After the connection has been used, you should always call connection.close() as soon as possible. This frees the connection and allows it to be returned to the connection pool—ready for other applications or processes to use.

Releases prior to JBoss AS 7 required a datasource configuration file (ds.xml) to be deployed with the application. Ever since the release of JBoss AS 7, this approach has no longer been mandatory due to the modular nature of the application server.

Out of the box, the application server ships with the H2 open source database engine (http://www.h2database.com), which, because of its small footprint and browser-based console, is ideal for testing purposes.

However, a real-world application requires an industry-standard database, such as the Oracle database or MySQL. In the following section, we will show you how to configure a datasource for the MySQL database.

Any database configuration requires a two step procedure, which is as follows:

Installing the JDBC driver

Adding the datasource to your configuration

Let's look at each section in detail.

Installing the JDBC driver

In WildFly's modular server architecture, you have a couple of ways to install your JDBC driver.
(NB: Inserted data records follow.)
## src/rtl/lock_pkg.sv

```systemverilog
// Shared types and width helpers for the serial code lock.
package lock_pkg;

  typedef enum logic [1:0] {ENTRY, OPEN, PROG, LOCKOUT} lock_state_t;

  localparam int FIRST_DIGIT = 0;

  // Width of a counter that must hold values 0..n-1, never narrower than one bit.
  function automatic int count_w(input int n);
    return (n > 1) ? $clog2(n) : 1;
  endfunction

  function automatic int max_int(input int a, input int b);
    return (a > b) ? a : b;
  endfunction

endpackage

```

## src/rtl/lock_timer.sv

```systemverilog
// Loadable down-counter; done is high while the count sits at zero.
module lock_timer #(
  parameter int W = 4
) (
  input  logic         clock,
  input  logic         reset,
  input  logic         load,
  input  logic [W-1:0] load_val,
  input  logic         enable,
  output logic         done
);

  logic [W-1:0] count;

  always_ff @(posedge clock or posedge reset) begin
    if (reset)
      count <= '0;
    else if (load)
      count <= load_val;
    else if (enable && (count != '0))
      count <= count - W'(1);
  end

  assign done = (count == '0);

endmodule

```

## src/rtl/seq_code_lock.sv

```systemverilog
// Serial combination lock with retry limit, timed lockout, timed open window
// and code reprogramming while open.
//
//   state   | meaning
//   --------+--------------------------------------------------------
//   ENTRY   | collecting digits and comparing them against the code
//   OPEN    | unlocked, timed window; prog_req moves to PROG
//   PROG    | unlocked, collecting a new code into the shadow array
//   LOCKOUT | too many wrong entries; all input ignored until timeout
module seq_code_lock
  import lock_pkg::*;
#(
  parameter int DIGIT_W        = 4,
  parameter int CODE_LEN       = 4,
  parameter logic [CODE_LEN*DIGIT_W-1:0] DEFAULT_CODE = 16'h1234,
  parameter int MAX_TRIES      = 3,
  parameter int LOCKOUT_CYCLES = 16,
  parameter int OPEN_CYCLES    = 8
) (
  input  logic                             clock,
  input  logic                             reset,
  input  logic                             digit_valid,
  input  logic [DIGIT_W-1:0]               digit,
  input  logic                             clear,
  input  logic                             prog_req,
  output logic                             unlocked,
  output logic                             lockout,
  output logic                             fail_pulse,
  output logic                             prog_done,
  output logic [$clog2(CODE_LEN+1)-1:0]    position,
  output logic [$clog2(MAX_TRIES+1)-1:0]   tries_left
);

  localparam int POS_W = $clog2(CODE_LEN + 1);
  localparam int TRY_W = $clog2(MAX_TRIES + 1);
  localparam int IDX_W = $clog2(CODE_LEN);
  localparam int TMR_W = count_w(max_int(OPEN_CYCLES, LOCKOUT_CYCLES));
  localparam logic [POS_W-1:0] LAST_POS = POS_W'(CODE_LEN - 1);

  lock_state_t state, state_n;
  logic [DIGIT_W-1:0] code   [CODE_LEN];
  logic [DIGIT_W-1:0] code_n [CODE_LEN];
  logic [DIGIT_W-1:0] shadow   [CODE_LEN];
  logic [DIGIT_W-1:0] shadow_n [CODE_LEN];
  logic               mismatch, mismatch_n, miss;
  logic [POS_W-1:0]   position_n;
  logic [TRY_W-1:0]   tries_n;
  logic               unlocked_n, lockout_n, fail_n, done_n;
  logic               tmr_load, tmr_done, tmr_en;
  logic [TMR_W-1:0]   tmr_val;
  logic [IDX_W-1:0]   idx;

  assign idx    = position[IDX_W-1:0];
  assign tmr_en = (state == OPEN) || (state == LOCKOUT);

  lock_timer #(.W(TMR_W)) u_timer (
    .clock    (clock),
    .reset    (reset),
    .load     (tmr_load),
    .load_val (tmr_val),
    .enable   (tmr_en),
    .done     (tmr_done)
  );

  always_comb begin
    state_n    = state;
    code_n     = code;
    shadow_n   = shadow;
    mismatch_n = mismatch;
    position_n = position;
    tries_n    = tries_left;
    unlocked_n = unlocked;
    lockout_n  = lockout;
    fail_n     = 1'b0;
    done_n     = 1'b0;
    tmr_load   = 1'b0;
    tmr_val    = '0;
    miss       = mismatch | (digit != code[idx]);
    case (state)
      ENTRY: begin
        if (clear) begin
          position_n = POS_W'(FIRST_DIGIT);
          mismatch_n = 1'b0;
        end else if (digit_valid) begin
          if (position == LAST_POS) begin
            position_n = POS_W'(FIRST_DIGIT);
            mismatch_n = 1'b0;
            if (!miss) begin
              state_n    = OPEN;
              unlocked_n = 1'b1;
              tries_n    = TRY_W'(MAX_TRIES);
              tmr_load   = 1'b1;
              tmr_val    = TMR_W'(OPEN_CYCLES - 1);
            end else begin
              fail_n = 1'b1;
              if (tries_left > TRY_W'(1)) begin
                tries_n = tries_left - TRY_W'(1);
              end else begin
                tries_n   = '0;
                state_n   = LOCKOUT;
                lockout_n = 1'b1;
                tmr_load  = 1'b1;
                tmr_val   = TMR_W'(LOCKOUT_CYCLES - 1);
              end
            end
          end else begin
            position_n = position + POS_W'(1);
            mismatch_n = miss;
          end
        end
      end
      OPEN: begin
        // prog_req wins over the window expiring in the same cycle
        if (prog_req) begin
          state_n    = PROG;
          position_n = POS_W'(FIRST_DIGIT);
        end else if (tmr_done) begin
          state_n    = ENTRY;
          unlocked_n = 1'b0;
          position_n = POS_W'(FIRST_DIGIT);
        end
      end
      PROG: begin
        if (clear) begin
          state_n    = ENTRY;
          unlocked_n = 1'b0;
          position_n = POS_W'(FIRST_DIGIT);
        end else if (digit_valid) begin
          shadow_n[idx] = digit;
          if (position == LAST_POS) begin
            code_n     = shadow_n;
            done_n     = 1'b1;
            state_n    = ENTRY;
            unlocked_n = 1'b0;
            position_n = POS_W'(FIRST_DIGIT);
          end else begin
            position_n = position + POS_W'(1);
          end
        end
      end
      LOCKOUT: begin
        if (tmr_done) begin
          state_n    = ENTRY;
          lockout_n  = 1'b0;
          tries_n    = TRY_W'(MAX_TRIES);
          position_n = POS_W'(FIRST_DIGIT);
        end
      end
      default: state_n = ENTRY;
    endcase
  end

  always_ff @(posedge clock or posedge reset) begin
    if (reset) begin
      state      <= ENTRY;
      mismatch   <= 1'b0;
      position   <= '0;
      tries_left <= TRY_W'(MAX_TRIES);
      unlocked   <= 1'b0;
      lockout    <= 1'b0;
      fail_pulse <= 1'b0;
      prog_done  <= 1'b0;
      for (int i = 0; i < CODE_LEN; i++) begin
        code[i]   <= DEFAULT_CODE[(CODE_LEN-1-i)*DIGIT_W +: DIGIT_W];
        shadow[i] <= '0;
      end
    end else begin
      state      <= state_n;
      mismatch   <= mismatch_n;
      position   <= position_n;
      tries_left <= tries_n;
      unlocked   <= unlocked_n;
      lockout    <= lockout_n;
      fail_pulse <= fail_n;
      prog_done  <= done_n;
      code       <= code_n;
      shadow     <= shadow_n;
    end
  end

endmodule

```

## config.mk

```make
export PLATFORM = sky130hd
export DESIGN_NAME = seq_code_lock
export DESIGN_NICKNAME = d
export VERILOG_FILES = /design/src/rtl/lock_pkg.sv /design/src/rtl/lock_timer.sv /design/src/rtl/seq_code_lock.sv
export SDC_FILE = /design/constraint.sdc
export NUM_CORES = 1
export LEC_CHECK = 0
export CAP_MARGIN = 20
export CORE_ASPECT_RATIO = 0.7
export CORE_MARGIN = 2
export CORE_UTILIZATION = 30
export CTS_BUF_LIST = sky130_fd_sc_hd__clkbuf_4 sky130_fd_sc_hd__clkbuf_8
export CTS_CLUSTER_DIAMETER = 40
export DETAILED_ROUTE_END_ITERATION = 12
export PLACE_DENSITY_LB_ADDON = 0.15
export SLEW_MARGIN = 30
export SYNTH_ARGS = -nofsm -noshare
export SYNTH_HDL_FRONTEND = slang
export SYNTH_SLANG_ARGS = --single-unit
```

## constraint.sdc

```tcl
create_clock -name clock -period 2 [get_ports clock]
set_input_delay 0.4 -clock clock [delete_from_list [all_inputs] [get_ports clock]]
set_output_delay 0.4 -clock clock [all_outputs]
set_load 0.005 [all_outputs]
```

==> results of run 1 <==
worst max path at each step:
stage / depth (start not counted) / slack, ns / endpoint
finish: 5 / -0.07 / u_timer.count[1]
global placement: 6 / -0.20 / lockout
global route: 5 / -0.17 / u_timer.count[1]
detailed placement: 6 / -0.22 / lockout
CTS: 5 / -0.08 / lockout
floorplan: 6 / -0.09 / lockout
power by group through the flow:
stage / Combinational, mW / Sequential (mW) / Clock, mW
2_1_floorplan: 1.04 / 1.47 / 0
3_3_place_gp: 1.51 / 1.56 / 0
3_5_place_dp: 1.50 / 1.56 / 0
4_1_cts: 1.52 / 1.54 / 0.632
5_1_grt: 1.70 / 1.60 / 0.661
6_report: 1.52 / 1.54 / 0.605
routing by layer:
metal  vias to the layer above  part of all wire, %  GRT usage (%)  routed length [um]
met4                         0                  1.2           4.18                  63
li1                        839                    -              -                   -
met1                       802                   57           22.3                3060
met2                        39                   37           17.8                2010
met5                         -                    0              0                   0
met3                         5                  4.9           3.28                 263
cell type report:
type | count | area (sq um) | area share [%]
flip-flops and latches | 44 | 1110 | 38.3
repair buffers | 43 | 394 | 13.6
well taps | 98 | 123 | 4.22
clock buffers | 7 | 90.1 | 3.10
clock inverters | 1 | 7.51 | 0.258
inverters | 10 | 37.5 | 1.29
multi-input cells | 151 | 1140 | 39.3
what timing repair did:
item	CTS	global route
endpoints found under the hold margin	0	0
buffers inserted	1	0
resized for setup	1	5
setup endpoints to repair	12	14
pin swaps	2	1
state kept, by name, indices dropped and copies added, names as in the netlist, 2 cells and up:
name,flops
code,16
position,3
shadow,12
state,2
tries_left,2
u_timer.count,4
cells in the mapped netlist (4+ instances only):
cell       n
mux2i_1   16
o21ai_0    9
dfstp_2    7
nor2_1    15
inv_1     10
dfrtp_1   37
mux2_2    16
a21oi_1   17
clkbuf_1   8
nand2_1   16
ha_1       9
nor2b_1    4
buf_1      4
xor2_1     5
metrics by stage:
stage / setup TNS, ns / utilization [%] / cells
5_1_grt: -1.18 / 39.2 / 354
4_1_cts: -0.386 / 39.0 / 354
3_5_place_dp: -2.00 / 37.5 / 345
6_report: -0.218 / 39.2 / 354
2_1_floorplan: -0.199 / - / 218
3_3_place_gp: -1.76 / 37.5 / 345
logic make-up after synthesis:
| group | Yosys count |
|---|---|
| xor gates and xnor gates | 6 |
| and+or+nand+nor | 57 |
| adders and majority gates | 9 |
| muxes | 35 |
| buffers and inverters | 23 |
| DFF | 44 |
| AOI/OAI and AO/OA | 44 |
critical path, stage by stage (launching register included):
cell and delay, ns:
dfrtp_2 0.45, mux4_2 0.53, xor2_1 0.16, a2111o_1 0.50, a21o_1 0.25, o211ai_1 0.10
==> results.yml, run 1 <==
run_status:
  status: "finished, violations left"
  violations: "negative setup slack"
global_routing:
  grt_pass1_vias: 1672
  grt_first_pass_wirelength_um: 8890
  antenna_found_initial: 0
  grt_max_degree: 45
  grt-ovfl-total: 0
  grt_usage_pct: 13.9
power:
  p_sw_share_pct: 34.2
  p_int_mw: 2.42
  seqPwrFrac_pct: 42.1
  p_clk_share_pct: 16.5
  power_density_nw_per_um2: 1260
  p_total_mw: 3.67
  ir_drop_mv: 0.434
  leakage_nw: 1.30
  p_sw_mw: 1.25
  combPwrFrac_pct: 41.4
routing:
  drtAntennaViolNets: 0
  drt-initial-drc-count: 64
  drc: 0
  vias: 1685
  routed_wl_um: 5400
  avgRoutedWirePerCell_um: 15.2
  drtPass1Iterations: 4
  vias_per_cell: 4.76
timing:
  rsz0062_at_grt: "true"
  worstMarginPinSlew_ns: 0.525
  drv_slew: 0
  skew_ns: 0.0168
  setup_ws_ns: -0.0717
  setup_viol: 4
  holdWs_ns: 0.441
  finalCritPeriodShare_pct: 104
  fmax_ghz: 0.483
  fin_crit_ns: 2.07
  hold_viol: 0
  slew_headroom_pct: 64.6
finish:
  area_delta_synth_final_pct: 24.5
  fillers: 746
  drive_above_1_share_pct: 27.0
  mostFrequentLayoutCells: "35 x dfrtp_1, 23 x buf_4, 17 x a21oi_1, 17 x clkdlybuf4s50_1"
  fin_nets: 273
  mostFrequentLayoutCell: "dfrtp_1"
  antennaDiodeCount: 0
  fin_area_sq_um: 2910
worst_setup_path:
  end_kind: "flip-flop"
  arrival_ns: 2.28
  path_max_fanout: 7
  path_class: "flip-flop to flip-flop"
  r2r_start: "position[0]"
  r2r-end: "u_timer.count[1]"
  start_kind: "flip-flop"
  crit_start: "position[0]"
  cp.required_ns: 2.21
  r2r_cells: 5
  rrSetupSlack_ns: -0.07
run:
  max-cap-violations: 0
yosys:
  post_synth_and_or_nand_nor_area_fraction_pct: 12.2
  synth_area_leaders: "dfrtp_1 40%, dfstp_2 7.9%, mux2_2 7.7%"
  synth-adder-area-share_pct: 4.82
  synth-seq-cells: 44
  synthMuxAreaShare_pct: 17.5
  synth_edf_count: 0
  syn_area_sq_um: 2330
  synth_top_cell_by_area: "dfrtp_1"
  avgSynthCellArea_sq_um: 10.7
  async_flop_share_pct: 100
  synth.distinct_cells: 43
  synth_top_family_by_area: "multiplexers"
  ys.flop_type: "dfrtp_1"
  synth-xor-area-share_pct: 2.25
  yosys_warnings: 0
  synth_top_area_share_pct: 39.7
  yosysSeqAreaShare_pct: 47.5
  syn_inst: 218
  syn-num-nets: 236
  synth_compound_area_share_pct: 11.7
clocking:
  cts_buffers: 5
  cts-htree-levels: 2
  cts.sinks: 44
  clockBufferDepth: 2
  clk_latency_ns: 0.30
  cts-root-buf: "clkbuf_8"
  cts_hold_buf: 0
  cts_tree: "yes"
  path_clk_slew_ns: 0.10
floorplanning:
  dieArea_sq_um: 8520
  die_h_um: 77.8
  placementRows: 26
  io_pins: 18
  die_x_um: 109
  coreArea_sq_um: 7420
  initial_core_util_pct: 31.5
placed_design:
  hpwl_um: 4010
  place_ws_ns: -0.218
  placed_cell_area_sq_um: 2780
  io_buffer_count: 17
  routabilityCongestion: 0.762
min_path:
  worstHoldPathType: "primary input to async pin"
Note: power is estimated with default switching activity, not from simulation.
==> inputs of run 2 (changes only) <==
--- a/config.mk
+++ b/config.mk
@@ -7,7 +7,6 @@
 export LEC_CHECK = 0
 export CAP_MARGIN = 20
 export CORE_ASPECT_RATIO = 0.7
-export CORE_MARGIN = 2
 export CORE_UTILIZATION = 30
 export CTS_BUF_LIST = sky130_fd_sc_hd__clkbuf_4 sky130_fd_sc_hd__clkbuf_8
 export CTS_CLUSTER_DIAMETER = 40
==> results.yml, run 2 (same netlist as run 1, synthesis figures left out) <==
run_status:
  status: "finished, violations left"
  violations: "negative setup slack"
timing:
  slew_headroom_pct: 77.8
  skew_ns: 0.00842
  hold_viol: 0
  worstMarginPinSlew_ns: 0.331
  fin_crit_ns: 2.04
  setup_ws_ns: -0.0359
  setup_viol: 5
  fmax_ghz: 0.491
  finalCritPeriodShare_pct: 102
  rsz0062_at_grt: "true"
  drv_slew: 0
floorplanning:
  io_pins: 18
  dieArea_sq_um: 8150
  placementRows: 26
  die_h_um: 75.8
  initial_core_util_pct: 31.5
  coreArea_sq_um: 7420
  die_x_um: 107
worst_setup_path:
  arrival_ns: 2.22
  end_kind: "flip-flop"
  rrSetupSlack_ns: -0.04
  cp.required_ns: 2.18
  r2r-end: "lockout"
  r2r_start: "position[0]"
  crit_start: "position[0]"
  r2r_cells: 5
  start_kind: "flip-flop"
  worstSetupEndpoint: "lockout"
  path_class: "flip-flop to flip-flop"
  path_max_fanout: 5
clocking:
  cts_tree: "yes"
  clockBufferDepth: 2
  cts-root-buf: "clkbuf_8"
  cts_buffers: 5
  cts-htree-levels: 2
  cts_hold_buf: 0
  path_clk_slew_ns: 0.09
  clk_latency_ns: 0.29
  cts.sinks: 44
finish:
  reg_top3: "code: 16 flops, shadow: 12 flops, u_timer.count: 4 flops"
  fin_cells: 359
  mostFrequentLayoutCell: "dfrtp_1"
  final_core_util_pct: 39.8
  antennaDiodeCount: 0
  fin_nets: 278
  fillers: 760
  largest_register: "code"
  mostFrequentLayoutCells: "35 x dfrtp_1, 28 x buf_4, 17 x a21oi_1, 17 x clkdlybuf4s50_1"
  drive_above_1_share_pct: 29.5
  area_delta_synth_final_pct: 26.6
  largest_register_ffs: 16
routing:
  drtPass1Iterations: 4
  vias: 1706
  drc: 0
  avgRoutedWirePerCell_um: 15.0
  drtAntennaViolNets: 0
  routed_wl_um: 5380
  drt-initial-drc-count: 124
  vias_per_cell: 4.75
global_routing:
  antenna_found_initial: 0
  grt-ovfl-total: 0
  grt_usage_pct: 14.8
  grt_first_pass_wirelength_um: 9010
  grt_max_degree: 45
  grt_pass1_vias: 1666
placed_design:
  routabilityCongestion: 0.862
  hpwl_um: 3970
  dpl.cell_count: 347
  io_buffer_count: 17
power:
  combPwrFrac_pct: 42.9
  p_int_mw: 2.44
  ir_drop_mv: 0.459
  p_sw_mw: 1.27
  power_density_nw_per_um2: 1260
  p_sw_share_pct: 34.2
  seqPwrFrac_pct: 41.7
  p_clk_share_pct: 15.4
  p_total_mw: 3.71
  leakage_nw: 1.33
run:
  max-cap-violations: 0
min_path:
  worstHoldPathType: "primary input to async pin"
==> run 2: cell type report <==
cell class,instances,area [sq um],share of cell area [%]
multi-input cells,151,1160,39.3
flip-flops and latches,44,1110,37.6
repair buffers,48,432,14.6
well taps,98,123,4.15
clock buffers,7,83.8,2.84
inverters,10,37.5,1.27
clock inverters,1,5.00,0.169
==> run 2: worst min-delay path by stage <==
stage | startpoint | endpoint | slack, ns | cells after the start
3_3_place_gp | shadow[7] | shadow[7] | 0.49 | 1
2_1_floorplan | code[0] | code[0] | 0.48 | 1
4_1_cts | reset | u_timer.count[1] | 0.46 | 3
6_report | reset | code[6] | 0.45 | 3
3_5_place_dp | shadow[6] | shadow[6] | 0.49 | 1
5_1_grt | reset | code[0] | 0.50 | 3
==> run 2: metal layers <==
layer / global-route usage, % / share of wire, % / vias up
li1: - / - / 843
met1: 23.1 / 57 / 837
met2: 20.7 / 40 / 24
met3: 2.91 / 3.2 / 2
met4: 3.20 / 0.26 / 0
met5: 0 / 0 / -
==> run 2: critical path, cell delays in order, from the launching register on <==
cell and delay, ns:
dfrtp_2 0.42, mux4_2 0.54, xor2_2 0.16, a2111o_1 0.48, and2_4 0.18, a21o_1 0.15
==> run 2: repair_timing <==
item	in CTS	in global routing
gates resized for setup	1	10
buffers inserted	3	1
setup endpoints to repair	12	25
pin swaps	3	3
==> run 2: power by group through the flow <==
stage          Combinational, mW  Clock [mW]  Sequential [mW]
6_report                    1.59       0.571             1.55
5_1_grt                     1.77       0.629             1.61
4_1_cts                     1.54       0.596             1.55
3_5_place_dp                1.49           0             1.57
3_3_place_gp                1.48           0             1.57
2_1_floorplan               1.04           0             1.47
==> run 2: metrics by stage <==
step,setup slack [ns],instance area [sq um],setup TNS [ns],hold WS [ns]
after detailed placement,-0.237,2800,-2.35,0.493
after global routing,-0.0979,2960,-0.702,0.502
after floorplan,-0.0889,2330,-0.199,0.475
after global placement,-0.215,2800,-2.04,0.489
after CTS,-0.0482,2910,-0.202,0.458
final,-0.0359,2960,-0.0657,0.450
You can install it either as a module or as a deployment unit.

The first and recommended approach is to install the driver as a module. We will now look at a faster approach to installing the driver. However, it does have various limitations, which we will cover shortly.

The first step to install a new module is to create the directory structure under the modules folder. The actual path for the module is JBOSS_HOME/modules/<module>/main.

The main folder is where all the key module components are installed, namely, the driver and the module.xml file. So, next we need to add the following units:

JBOSS_HOME/modules/com/mysql/main/mysql-connector-java-5.1.30-bin.jar

JBOSS_HOME/modules/com/mysql/main/module.xml

The MySQL JDBC driver used in this example, also known as Connector/J, can be downloaded for free from the MySQL site (http://dev.mysql.com/downloads/connector/j/). At the time of writing, the latest version is 5.1.30.

The last thing to do is to create the module.xml file. This file contains the actual module definition. It is important to make sure that the module name (com.mysql) corresponds to the module attribute defined in the your datasource.

You must also state the path to the JDBC driver resource and finally add the module dependencies, as shown in the following code:

<module  name="com.mysql"> 
    <resources>
       <resource-root path="mysql-connector-java-5.1.30-bin.jar"/>
   </resources>
   <dependencies>
       <module name="javax.api"/>
       <module name="javax.transaction.api"/>
   </dependencies>
</module>

Here is a diagram showing the final directory structure of this new module:

connecting-database-img-0

You will notice that there is a directory structure already within the modules folder. All the system libraries are housed inside the system/layers/base directory. Your custom modules should be placed directly inside the modules folder and not with the system modules.

Adding a local datasource

Once the JDBC driver is installed, you need to configure the datasource within the application server's configuration file. In WildFly, you can configure two kinds of datasources, local datasources and xa-datasources, which are distinguishable by the element name in the configuration file.

A local datasource does not support two-phase commits using a java.sql.Driver. On the other hand, an xa-datasource supports two-phase commits using a javax.sql.XADataSource.

Adding a datasource definition can be completed by adding the datasource definition within the server configuration file or by using the management interfaces. The management interfaces are the recommended way, as they will accurately update the configuration for you, which means that you do not need to worry about getting the correct syntax.

In this article, we are going to add the datasource by modifying the server configuration file directly. Although this is not the recommended approach, it will allow you to get used to the syntax and layout of the file. In this article, we will show you how to add a datasource using the management tools.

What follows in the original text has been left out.